++++ DATA FOR THE TASK ++++

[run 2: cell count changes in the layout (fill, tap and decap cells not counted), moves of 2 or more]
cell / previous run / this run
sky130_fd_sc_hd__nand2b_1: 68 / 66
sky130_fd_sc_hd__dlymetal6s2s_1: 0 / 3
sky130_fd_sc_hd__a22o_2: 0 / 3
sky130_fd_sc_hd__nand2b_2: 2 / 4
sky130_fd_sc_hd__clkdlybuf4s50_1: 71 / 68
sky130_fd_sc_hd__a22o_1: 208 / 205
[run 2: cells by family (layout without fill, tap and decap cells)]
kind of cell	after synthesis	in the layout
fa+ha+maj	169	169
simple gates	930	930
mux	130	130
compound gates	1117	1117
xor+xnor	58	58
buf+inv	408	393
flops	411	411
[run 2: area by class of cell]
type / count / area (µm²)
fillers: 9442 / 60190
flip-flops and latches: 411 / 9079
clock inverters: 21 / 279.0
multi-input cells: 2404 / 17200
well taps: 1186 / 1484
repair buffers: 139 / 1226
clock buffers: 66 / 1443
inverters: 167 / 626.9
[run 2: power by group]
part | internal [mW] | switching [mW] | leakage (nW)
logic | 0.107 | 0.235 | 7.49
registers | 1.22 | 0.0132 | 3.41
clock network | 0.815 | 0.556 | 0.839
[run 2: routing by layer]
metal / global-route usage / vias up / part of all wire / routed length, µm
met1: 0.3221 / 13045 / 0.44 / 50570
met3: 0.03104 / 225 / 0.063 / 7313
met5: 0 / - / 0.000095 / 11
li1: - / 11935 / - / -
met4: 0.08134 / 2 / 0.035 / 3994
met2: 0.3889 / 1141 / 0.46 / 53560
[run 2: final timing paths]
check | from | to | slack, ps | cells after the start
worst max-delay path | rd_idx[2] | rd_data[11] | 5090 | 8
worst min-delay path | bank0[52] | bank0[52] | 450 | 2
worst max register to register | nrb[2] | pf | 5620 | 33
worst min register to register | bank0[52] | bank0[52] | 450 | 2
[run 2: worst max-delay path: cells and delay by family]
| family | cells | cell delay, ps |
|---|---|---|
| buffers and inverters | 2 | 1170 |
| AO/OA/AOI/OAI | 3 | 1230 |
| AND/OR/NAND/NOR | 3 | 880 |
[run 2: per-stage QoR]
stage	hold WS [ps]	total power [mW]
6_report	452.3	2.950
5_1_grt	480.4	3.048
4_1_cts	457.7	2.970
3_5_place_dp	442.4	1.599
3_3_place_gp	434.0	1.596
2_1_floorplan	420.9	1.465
What follows belongs to an exercise in optimizing a design on an open flow for small area, a short achievable clock period and few clock cycles; a production flow would make more cautious choices.

// dani_deframer
module dani_deframer (
    input  wire         clk,
    input  wire         rst,            
    input  wire         cfg_proto,      
    input  wire [3:0]   cfg_ctrl_hi,    
    input  wire [7:0]   cfg_sq_code,    
    input  wire [27:0]  cfg_rsplen,     
    input  wire         in_valid,
    input  wire [7:0]   in_data,
    output wire         in_ready,
    output reg          out_valid,
    input  wire         out_ready,
    output wire [4:0]   out_len,        
    output wire [143:0] out_frame,      
    output wire [15:0]  out_drops       
);
    localparam BUFN = 18;
    reg              proto_q;
    reg              pn_q;      
    reg [7:0]        sq_q;
    localparam [8*BUFN-1:0] INV = {{(8*BUFN-24){1'b1}}, 24'd0};
    reg [8*BUFN-1:0] bufs_q;
    wire [8*BUFN-1:0] buf_q = bufs_q ^ INV;
    reg [4:0]        cnt_q;     
    reg              in_rdy_q;  
    reg [15:0]       drops_q;   
    reg              drop_q;    
    reg              taken_q;   
  ...
Size in the first run: ~210 flip-flops, about 220 I/O pins, about 15000 µm² of cells after synthesis.
Settings: LEC_CHECK=0, CAP_MARGIN=20, CELL_PAD_IN_SITES_DETAIL_PLACEMENT=2, CELL_PAD_IN_SITES_GLOBAL_PLACEMENT=2, CORE_MARGIN=2, CORE_UTILIZATION=30, CTS_CLUSTER_DIAMETER=120, CTS_CLUSTER_SIZE=26, PLACE_DENSITY=0.5, SLEW_MARGIN=50; clock period 28.0 ns.
standard.sh (not shown) runs the stock make flow with config.mk's settings and CLKGATE_MAP_FILE= SYNTH_SCRIPT=/design/flow/synth_recipe.tcl, a recipe that flattens the netlist after the stock synthesis.
==> flow/flow/run.sh <==
#!/bin/bash
# Standard layout, except that the port buffers are the small
# sky130_fd_sc_hd__buf_1 instead of the cell buffer_ports picks by itself.
set -euo pipefail
export BUFFER_PORTS_ARGS="-buffer_cell sky130_fd_sc_hd__buf_1"
bash standard.sh > standard.log 2>&1
Edit:
--- a/flow/design.v
+++ b/flow/design.v
@@ -11,30 +11,28 @@
     output reg          out_valid,
     input  wire         out_ready,
     output wire [4:0]   out_len,        
     output wire [143:0] out_frame,      
     output wire [15:0]  out_drops       
 );
     localparam BUFN = 18;
     reg              proto_q;
     reg              pn_q;      
-    reg [7:0]        sq_q;
     localparam [8*BUFN-1:0] INV = {{(8*BUFN-24){1'b1}}, 24'd0};
     reg [8*BUFN-1:0] bufs_q;
     wire [8*BUFN-1:0] buf_q = bufs_q ^ INV;
     reg [4:0]        cnt_q;     
     reg              in_rdy_q;  
     reg [15:0]       drops_q;   
     reg              drop_q;    
     reg              taken_q;   
     reg [4:0]        skip_q;    
     reg              sof0_q;    
-    reg [BUFN-1:4]   omn_q;     
     reg              hd_drop;   
     reg              hd_cand;   
     reg [3:0]        hd_v;      
     reg  [BUFN-1:4]  hd_lt;     
     integer j;
     always @(*)
         for (j = 4; j < BUFN; j = j + 1)
             hd_lt[j] = pn_q ? ({1'b0, hd_v} >= j - 4) : ({1'b0, hd_v} >= j - 3);
     integer i;
@@ -57,30 +55,30 @@
                 if (!x0[0]) begin
                     case (x2)
                         8'hF6: n = 4'd3;
                         8'hF3: n = 4'd1;
                         8'h83: n = 4'd2;
                         8'h9B: n = 4'd1;
                         8'h96: n = 4'd8;
                         8'h97: n = 4'd8;
                         default: begin
-                            if (x2 != sq_q) plaus = 1'b0;
+                            if (x2 != cfg_sq_code) plaus = 1'b0;
                         end
                     endcase
                 end else begin
                     case (x2)
                         8'hF6: n = cfg_rsplen[3:0];
                         8'hF3: n = cfg_rsplen[7:4];
                         8'h83: n = cfg_rsplen[11:8];
                         8'h9B: n = cfg_rsplen[15:12];
                         8'h96: n = cfg_rsplen[19:16];
                         8'h97: n = cfg_rsplen[23:20];
-                        default: n = (x2 == sq_q) ? cfg_rsplen[27:24] : 4'hF;
+                        default: n = (x2 == cfg_sq_code) ? cfg_rsplen[27:24] : 4'hF;
                     endcase
                     plaus = (n != 4'hF);
                 end
             end
             hdr_dec = {((p != 2'd0) && !start) || (start && hdr && !plaus),
                        start && hdr && plaus, n};
         end
     endfunction
     wire [BUFN-1:0] lt_t = {hd_lt, 4'b1111};      
@@ -156,32 +154,30 @@
         end
     end
     assign out_frame[7:0] = {1'b1, proto_q, 1'b1, proto_q, 1'b1, 1'b0, 1'b1, sof0_q};
     genvar g;
     generate
         for (g = 1; g < 4; g = g + 1) begin : g_out_lo
             assign out_frame[8*g +: 8] = bufs_q[8*(g-1) +: 8];
         end
         for (g = 4; g < BUFN; g = g + 1) begin : g_out
-            assign out_frame[8*g +: 8] = ~(bufs_q[8*(g-1) +: 8] | {8{omn_q[g]}});
+            assign out_frame[8*g +: 8] = (g < skip_q) ? ~bufs_q[8*(g-1) +: 8] : 8'h00;
         end
     endgenerate
     assign out_len   = skip_q;
     assign out_drops = drops_q;
     always @(posedge clk) begin
         proto_q  <= cfg_proto;
         pn_q     <= !cfg_proto;
-        sq_q     <= cfg_sq_code;
         for (i = 0; i < BUFN; i = i + 1)
             if (en[i])
                 bufs_q[8*i +: 8] <= ((ld_in[i] || i == BUFN - 1) ? in_data : buf_q[8*((i+1)%BUFN) +: 8]) ^ INV[8*i +: 8];
         hd_v  <= dec[3:0];
-        if (!out_valid) omn_q <= ~hd_lt;
         if (do_emit) sof0_q <= buf_q[0];
         if (rst) begin
             cnt_q     <= 5'd0;
             in_rdy_q  <= 1'b1;
             drops_q   <= 16'd0;
             drop_q    <= 1'b0;
             taken_q   <= 1'b0;
             skip_q    <= 5'd0;
             out_valid <= 1'b0;
After rerunning: Wire length is higher slightly. Worst hold slack loses 0.013 ns. Die area shrinks by a few percent. Flip-flop and latch count goes down by 22. Non-clock buffer count came out lower by 5. Sequential share of layout area came out lower by 3.4 points. Maximum frequency came out lower by a few percent. Global-route usage climbs by 1.3 points. Setup slack is worse by 0.40 ns. Clock skew shrinks by 0.016 ns.
No functional check of the RTL was part of any run of this note.

## static timing again, ports no longer ideal
How much do the figures lean on ideal ports? The routed layouts below were timed once more, with nothing changed but the port constraints. Step 1: set_driving_cell puts a clkbuf_16 on clk and a buf_2 on each other input, an assumption about the parent block. Step 2 times the ports against the registers' clock, not the clock port: input delays grow and output delays shrink by t, the midpoint of the rising clock arrivals with the driver on. Three values: ideal ports, drivers, drivers and shift; two values: the first two.
run	t (ns)	setup slack, ns	clock arrival spread, ns	slew at the worst register clock pin (ns)	worst data-port slew with drivers (ns)
the first run	0.568	20.406 / 20.443 / 19.875	0.038 / 0.038	0.11 / 0.11	0.06
the second run	0.560	20.007 / 20.007 / 19.769	0.021 / 0.021	0.08 / 0.08	0.05
After both steps every run listed still meets setup and hold. For the first run, which loses most, drivers alone change the setup slack by +0.037 ns; drivers and shift together by -0.531 ns.
Background: an optimization exercise with open tools, aiming at small area. Do not read the settings as production practice. Where RTL was checked, it was by simulation tests only, not by an equivalence proof against the original. No functional check of the RTL was part of runs 1 and 4. The clock port is modelled as an ideal driver; clocking choices that lean on that would not hold on a real chip. No activity file was given, so power comes from the tool's default toggle rates.

--- design/flow/design.v ---
module rdt3_frame_decoder (
    input  wire        clk,
    input  wire        rst,
    input  wire        in_valid,
    output wire        in_ready,
    input  wire [31:0] in_data,
    input  wire [2:0]  in_nbytes,    
    input  wire        in_last,
    output wire        out_valid,
    input  wire        out_ready,
    output wire [31:0] out_seq,
    output wire [31:0] out_ack,
    output wire        out_is_ack,
    output wire [31:0] out_digest,
    output wire [31:0] out_crc,
    output wire        out_corrupt,
    output wire        out_malformed,
    output wire [15:0] out_len,
    output wire [15:0] out_poff,
    output wire [15:0] out_plen
);
    localparam [1:0] PH_CLR = 2'd0, PH_RX = 2'd1, PH_FIN = 2'd2, PH_OUT = 2'd3;
    reg  [1:0]  ph;
    reg  [4:0]  t;           
    reg  [1:0]  bi;          
    reg         rdy;         
    reg  [2:0]  np;          
    reg  [3:0]  nd;          
    reg         neg;         
    reg         bad;         
    reg         d1, d2, d3;  
    reg  [1:0]  cy;          
    reg         ic;          
    reg         diff;        
    reg         isack;
    reg  [31:0] S, A, D, C;  
    reg  [10:0] L;           
    reg  [5:0]  P;           
    reg  [9:0]  Q;           
    wire t31 = (t == 5'd31);
    wire [7:0] cur   = in_data[8*bi +: 8];
    wire       slot  = (ph == PH_RX) && in_valid && !rdy && (in_nbytes != 3'd0);
    wire       lastb = ({1'b0, bi} + 3'd1 == in_nbytes);
    wire       is_pipe  = (cur == 8'h7C);
    wire       is_minus = (cur == 8'h2D);
    wire       is_digit = (cur[7:4] == 4'h3) && (cur[3:0] <= 4'd9);
    wire       hdr   = !np[2];
    wire       bit_t = cur[t[2:0]];
    wire       fin = (ph == PH_FIN);
    wire       clr = (ph == PH_CLR);
    wire       mal = bad || !np[2];
    wire       xr   = (np[1:0] == 2'd0) ? S[0] : (np[1:0] == 2'd1) ? A[0] : D[0];
    wire       x    = (nd == 4'd0) ? 1'b0 : xr;     
    wire       dbit = (t[4:2] == 3'd0) && bit_t;
    wire [2:0] tot  = {2'b0, d1} + {2'b0, d3} + {2'b0, dbit} + {1'b0, cy};
    wire       nbit = xr ^ d1;                        
    wire       nseen = xr | d1;
    wire       acc_step = slot && hdr && is_digit && (np[1:0] != 2'd2);
    wire       neg_step = slot && hdr && is_pipe && neg;
    wire       fbit = is_pipe ? nbit : tot[0];
    wire       xi   = t[4] ? Q[0] : L[0];
    wire       isum = xi ^ ic;
    wire       t_lo = (t < 5'd11);
    wire       t_hi = t[4] && (t[3:0] < 4'd10);
    wire        crc_step = slot && np[2] && !bad && (t[4:3] == 2'd0);
    wire        cin  = C[0] ^ bit_t;
    wire        fb   = crc_step && !cin;
    wire [31:0] C_sh = {clr ? 1'b0 : fin ? C[0] : cin, C[31:1]} ^ ({32{fb}} & 32'h6DB88320);
    wire S_A_msb = np[0] ? A[31] : S[31];
    wire S_en = (acc_step || neg_step) && (np[1:0] == 2'd0) || fin && mal;
    wire A_en = (acc_step || neg_step) && (np[1:0] == 2'd1) || fin && mal;
    wire D_en = acc_step && (np[1:0] == 2'd3) || fin;
    wire C_en = crc_step || fin && !mal || clr;
    wire L_en = slot && t_lo || clr;
    wire P_en = slot && (t[4:3] == 2'd0) && (t[2:1] != 2'd3) && is_pipe && (np == 3'd3) || clr || fin && mal;
    wire Q_en = slot && t_hi && np[2] || clr || fin && mal;
    always @(posedge clk) begin
        if (S_en) S <= {fin ? 1'b1 : fbit, S[31:1]};
        if (A_en) A <= {fin ? 1'b1 : fbit, A[31:1]};
        if (D_en) D <= {fin ? (D[0] && !mal) : tot[0], D[31:1]};
        if (C_en) C <= C_sh;
        if (L_en) L <= {!clr && isum, L[10:1]};
        if (P_en) P <= {!clr && !fin && isum, P[5:1]};
        if (Q_en) Q <= {!clr && !fin && isum, Q[9:1]};
    end
    always @(posedge clk) begin
        if (rst) begin
            ph  <= PH_CLR;
            t   <= 5'd0;
            rdy <= 1'b0;
            bi  <= 2'd0;
        end else begin
            case (ph)
                PH_CLR: begin
                    t <= t + 5'd1;
                    if (t31) ph <= PH_RX;
                end
                PH_RX: begin
                    if (rdy) begin
                        if (in_valid) begin
                            rdy <= 1'b0;
                            if (in_last) ph <= PH_FIN;
                        end
                    end else if (slot) begin
                        t <= t + 5'd1;
                        if (t31) begin
                            bi <= bi + 2'd1;
                            if (lastb) begin
                                bi  <= 2'd0;
                                rdy <= 1'b1;
                            end
                        end
                    end else if (in_valid) begin
                        rdy <= 1'b1;
                    end
                end
                PH_FIN: begin
                    t <= t + 5'd1;
                    if (t31) ph <= PH_OUT;
                end
                default: begin
                    if (out_ready) ph <= PH_CLR;
                end
            endcase
        end
    end
    always @(posedge clk) begin
        if (clr || fin || slot) begin
            if (t31) begin
                d1 <= 1'b0; d2 <= 1'b0; d3 <= 1'b0; cy <= 2'd0;
            end else if (neg_step) begin
                d1 <= nseen;
            end else begin
                d1 <= x; d2 <= d1; d3 <= d2; cy <= tot[2:1];
            end
            ic <= (t[3:0] == 4'd15) ? 1'b1 : (xi && ic);
        end
        if (clr) begin
            np    <= 3'd0;
            nd    <= 4'd0;
            neg   <= 1'b0;
            bad   <= 1'b0;
            diff  <= 1'b0;
        end else if (fin) begin
            if (!mal) diff <= diff || (C[0] ^ D[0]);
            if (mal) isack <= 1'b0;
        end else if (slot && hdr) begin
            if (acc_step && t31 &&
                (x || d1 || d2 || tot[2] || tot[1]))
                bad <= 1'b1;                        
            if (t31) begin
                if (is_pipe) begin
                    if (nd == 4'd0) bad <= 1'b1;
                    if (np[1] == 1'b0 && (neg ? (nseen && !nbit) : S_A_msb))
                        bad <= 1'b1;                
                    np  <= np + 3'd1;
                    nd  <= 4'd0;
                    neg <= 1'b0;
                end else if (is_digit) begin
                    nd <= nd + 4'd1;
                    if (nd == 4'd10) bad <= 1'b1;
                    if (np[1:0] == 2'd2) begin
                        isack <= cur[0];
                        if (nd != 4'd0 || cur[3:1] != 3'd0) bad <= 1'b1;
                    end
                end else if (is_minus && nd == 4'd0 && !neg && np[1] == 1'b0) begin
                    neg <= 1'b1;
                end else begin
                    bad <= 1'b1;
                end
            end
        end
    end
    assign in_ready      = rdy;
    assign out_valid     = (ph == PH_OUT);
    assign out_seq       = S;
    assign out_ack       = A;
    assign out_is_ack    = isack;
    assign out_digest    = D;
    assign out_crc       = C;
    assign out_corrupt   = mal || diff;
    assign out_malformed = mal;
    assign out_len       = {5'd0, L};
    assign out_poff      = {10'd0, P};
    assign out_plen      = {6'd0, Q};
endmodule
This design comes from an exercise in tuning for small area, a short achievable clock period and few clock cycles per item on the open sky130 flow, not from production work. No activity file was given, so power comes from the tool's default toggle rates.

lagoon:
==> flow/design.v <==
module wib_expander (
    input  wire        clk,
    input  wire        rst,         
    input  wire        in_valid,
    output wire        in_ready,
    input  wire [63:0] in_data,
    output wire        out_valid,
    input  wire        out_ready,
    output wire [63:0] out_data,
    output wire        out_last     
);
    reg  [4:0]  wcnt;       
    reg  [1:0]  ph;         
    reg         hdr;        
    reg  [15:0] x, y;       
    wire [15:0] c0 = in_data[15:0];
    wire [15:0] c1 = in_data[31:16];
    wire [15:0] c2 = in_data[47:32];
    wire [15:0] c3 = in_data[63:48];
    assign out_valid = in_valid & ~hdr;
    assign in_ready  = hdr | (out_ready & (ph != 2'd2));
    assign out_last  = (ph == 2'd3) & (wcnt == 5'd29);
    reg [15:0] s0, s1, s2;
    always @(*) begin
        case (ph)
            2'd0: begin s0 = c0; s1 = c1; s2 = c2; end
            2'd1: begin s0 = x;  s1 = c0; s2 = c1; end
            2'd2: begin s0 = y;  s1 = x;  s2 = c0; end
            default: begin s0 = c1; s1 = c2; s2 = c3; end
        endcase
    end
    wire [47:0] d = {s2, s1, s0};
    assign out_data = {4'h0, d[47:36], 4'h0, d[35:24], 4'h0, d[23:12], 4'h0, d[11:0]};
    wire in_fire  = in_valid & in_ready;
    wire out_fire = in_valid & ~hdr & out_ready;
    wire [4:0] wnext = (wcnt == 5'd29) ? 5'd0 : wcnt + 5'd1;
    always @(posedge clk) begin
        if (in_valid & out_ready) begin
            x <= c3;
            y <= c2;
        end
    end
    always @(posedge clk) begin
        if (rst) begin
            wcnt <= 5'd0;
            ph   <= 2'd0;
            hdr  <= 1'b1;
        end else begin
            if (in_fire) begin
                wcnt <= wnext;
                hdr  <= (wnext <= 5'd3) | (wnext == 5'd16) | (wnext == 5'd17);
            end
            if (out_fire)
                ph <= ph + 2'd1;
        end
    end
endmodule
Settings: LEC_CHECK=0, CAP_MARGIN=20, CORE_MARGIN=2, CORE_UTILIZATION=40, SETUP_SLACK_MARGIN=2.0, SLEW_MARGIN=20; clock period 4.0 ns.
run.sh (not shown) runs the stock make flow with config.mk's settings and CLKGATE_MAP_FILE= SYNTH_SCRIPT=/design/flow/synth_recipe.tcl, a recipe that flattens the netlist after the stock synthesis.
lagoon went all the way through synthesis, placement and routing and the layout is clean on timing, DRC and antenna.
#### Input delta (onyx over lagoon)
Settings: SETUP_SLACK_MARGIN changed from 2.0 to 1.4.
==> flow/flow/run.sh (new file) <==
#!/bin/bash
# Standard layout, with the port buffers that buffer_ports inserts made of
# sky130_fd_sc_hd__buf_2 instead of the cell it picks by default.
set -euo pipefail
export BUFFER_PORTS_ARGS="-buffer_cell sky130_fd_sc_hd__buf_2"
bash standard.sh > standard.log 2>&1
==> flow/standard.sh (new file) <==
#!/bin/bash
# synth_recipe.tcl (not shown) runs the flow's synth.tcl, then flattens the netlist and writes it again
# the make line also repeats each setting of config.mk as NAME=value (left out here)
make -C /OpenROAD-flow-scripts/flow DESIGN_CONFIG=/design/flow/config.mk WORK_HOME=/design/flow/orfs CLKGATE_MAP_FILE= SYNTH_SCRIPT=/design/flow/synth_recipe.tcl "${@:-finish}"
removed: flow/run.sh
==> comparison <==
- As of onyx, clock distribution power had fallen by more than 10% compared to lagoon.
- Wire length of the first global-routing pass improves in onyx relative to lagoon.
- As far as clock insertion delay at the later pin of the skew report is concerned, onyx and lagoon perform about the same.
- Taking lagoon as the reference, in onyx number of cells traversed by the worst register-to-register path went down by 6; final antenna diode count went down by 1; worst hold slack went up by 16 ps.
- Re signed area change from the synthesized netlist to the final layout: onyx is 24 points down on lagoon.
- lagoon has higher non-clock buffer count than onyx.
- Wire length ended up about 20% lower on onyx than on lagoon.
- onyx ends up with higher sequential share of layout area than lagoon does.
For zinc, these inputs were changed with respect to onyx:
Settings: clearing SETUP_SLACK_MARGIN, which used to be 1.4.
==> flow/run.sh (new file) <==
#!/bin/bash
# synth_recipe.tcl (not shown) runs the flow's synth.tcl, then flattens the netlist and writes it again
# the make line also repeats each setting of config.mk as NAME=value (left out here)
make -C /OpenROAD-flow-scripts/flow DESIGN_CONFIG=/design/flow/config.mk WORK_HOME=/design/flow/orfs CLKGATE_MAP_FILE= SYNTH_SCRIPT=/design/flow/synth_recipe.tcl finish
removed: flow/flow/run.sh
removed: flow/standard.sh
Looking at the reports, onyx completed the entire flow and the layout it produced met the timing, DRC and antenna checks. zinc finished end to end and its layout was clean on timing, DRC and antenna. Lower leakage dissipation was reported by zinc, not onyx. Final-layout setup total negative slack: onyx vs zinc identical. onyx was smaller in final cell area than zinc.
## Diff of input files: tundra against zinc
Settings: putting SETUP_SLACK_MARGIN at 1.6 where nothing was set.
==> run notes <==
Total power: tundra below zinc. Against zinc, violation count after the first detailed-routing iteration in tundra rose by more than 10%. zinc and tundra ended up with nearly the same later-pin clock latency in the skew report. Between zinc and tundra, register-to-register slack increased. tundra reports a higher met1 capacity usage during global routing than zinc does. [tundra] switching power share of the total rose 2.2 points relative to zinc.
Edits applied to the flow inputs when going from tundra to indigo:
Settings: SETUP_SLACK_MARGIN changed from 1.6 to 1.4.
## What came out
indigo: maximum fanout count along the critical path higher than tundra
When indigo is measured against tundra, its number of gates resized after cts turns out 14% lower.
Of the two values seen for launch point of the worst path, ph[0]$_SDFFE_PP0P_ was produced by indigo and in_data[14] by tundra.
tundra -> indigo: post-layout instance count excluding filler cells decreased by a few percent
Summary: worst setup slack, indigo better than tundra
Global-route usage over all layers: indigo vs tundra down 1.2 points
What pepper does differently from indigo at the input level:
Settings: SETUP_SLACK_MARGIN: 1.4 -> 1.8.
In summary, pepper completed successfully, with a layout that passed the timing, DRC and antenna checks. pepper reports a higher combined global-route utilization of all metal layers than indigo does. What pepper reported for final area has to be multiplied by 0.945 to get the figure for indigo. First-pass GRT wire length delta for pepper relative to indigo: 640 um higher. Share of the cycle needed by the critical path after routing was higher in pepper than in indigo. indigo and pepper ended up with roughly the same total clock network power. Delta (pepper minus indigo): total area of sequential cells went up about 0.55%; sequential share of layout area went down 1.3 points; layout overhead on the synthesized area went up 8.3 points; area of combinational cells with multiple inputs went up about 0.7%.
Function was not checked in any run of this note: the RTL went through the layout flow alone.

-- port drivers added, routing unchanged --
In the flow no input, the clock included, has a driving cell. The finished layouts below were timed again as built, in two steps.
Step 1: set_driving_cell puts a clkbuf_16 on clk and a buf_2 on each other input, an assumption about the parent block.
Step 2 times the ports against the registers' clock, not the clock port: input delays grow and output delays shrink by t, the midpoint of the rising clock arrivals with the driver on.
a / b / c = ideal ports / drivers / drivers and shift; a / b = the first two.
| run | shift t [ns] | setup slack, ns | slew at the worst register clock pin (ns) |
|---|---|---|---|
| lagoon | 0.327 | 1.367 / 1.338 / 1.417 | 0.09 / 0.09 |
| onyx | 0.314 | 1.355 / 1.325 / 1.503 | 0.08 / 0.08 |
| zinc | 0.323 | 0.596 / 0.565 / 0.832 | 0.08 / 0.08 |
| tundra | 0.331 | 1.312 / 1.280 / 1.291 | 0.09 / 0.09 |
| indigo | 0.329 | 1.440 / 1.408 / 1.421 | 0.08 / 0.08 |
| pepper | 0.330 | 1.342 / 1.310 / 1.418 | 0.08 / 0.08 |
After both steps setup and hold are still met in every run listed. The setup slack of tundra, which loses most, moves by -0.032 ns with the drivers and by -0.021 ns with both steps.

++++

§ WORK REQUIRED: Would you retype the lines above from the one with "assign out_frame[8*g +: 8] = bufs_q[8*(g-1)" down to the one with "## static timing again, ports no longer ideal", word for word, both ends included and no other lines?

§ SOLUTION:
             assign out_frame[8*g +: 8] = bufs_q[8*(g-1) +: 8];
         end
         for (g = 4; g < BUFN; g = g + 1) begin : g_out
-            assign out_frame[8*g +: 8] = ~(bufs_q[8*(g-1) +: 8] | {8{omn_q[g]}});
+            assign out_frame[8*g +: 8] = (g < skip_q) ? ~bufs_q[8*(g-1) +: 8] : 8'h00;
         end
     endgenerate
     assign out_len   = skip_q;
     assign out_drops = drops_q;
     always @(posedge clk) begin
         proto_q  <= cfg_proto;
         pn_q     <= !cfg_proto;
-        sq_q     <= cfg_sq_code;
         for (i = 0; i < BUFN; i = i + 1)
             if (en[i])
                 bufs_q[8*i +: 8] <= ((ld_in[i] || i == BUFN - 1) ? in_data : buf_q[8*((i+1)%BUFN) +: 8]) ^ INV[8*i +: 8];
         hd_v  <= dec[3:0];
-        if (!out_valid) omn_q <= ~hd_lt;
         if (do_emit) sof0_q <= buf_q[0];
         if (rst) begin
             cnt_q     <= 5'd0;
             in_rdy_q  <= 1'b1;
             drops_q   <= 16'd0;
             drop_q    <= 1'b0;
             taken_q   <= 1'b0;
             skip_q    <= 5'd0;
             out_valid <= 1'b0;
After rerunning: Wire length is higher slightly. Worst hold slack loses 0.013 ns. Die area shrinks by a few percent. Flip-flop and latch count goes down by 22. Non-clock buffer count came out lower by 5. Sequential share of layout area came out lower by 3.4 points. Maximum frequency came out lower by a few percent. Global-route usage climbs by 1.3 points. Setup slack is worse by 0.40 ns. Clock skew shrinks by 0.016 ns.
No functional check of the RTL was part of any run of this note.

## static timing again, ports no longer ideal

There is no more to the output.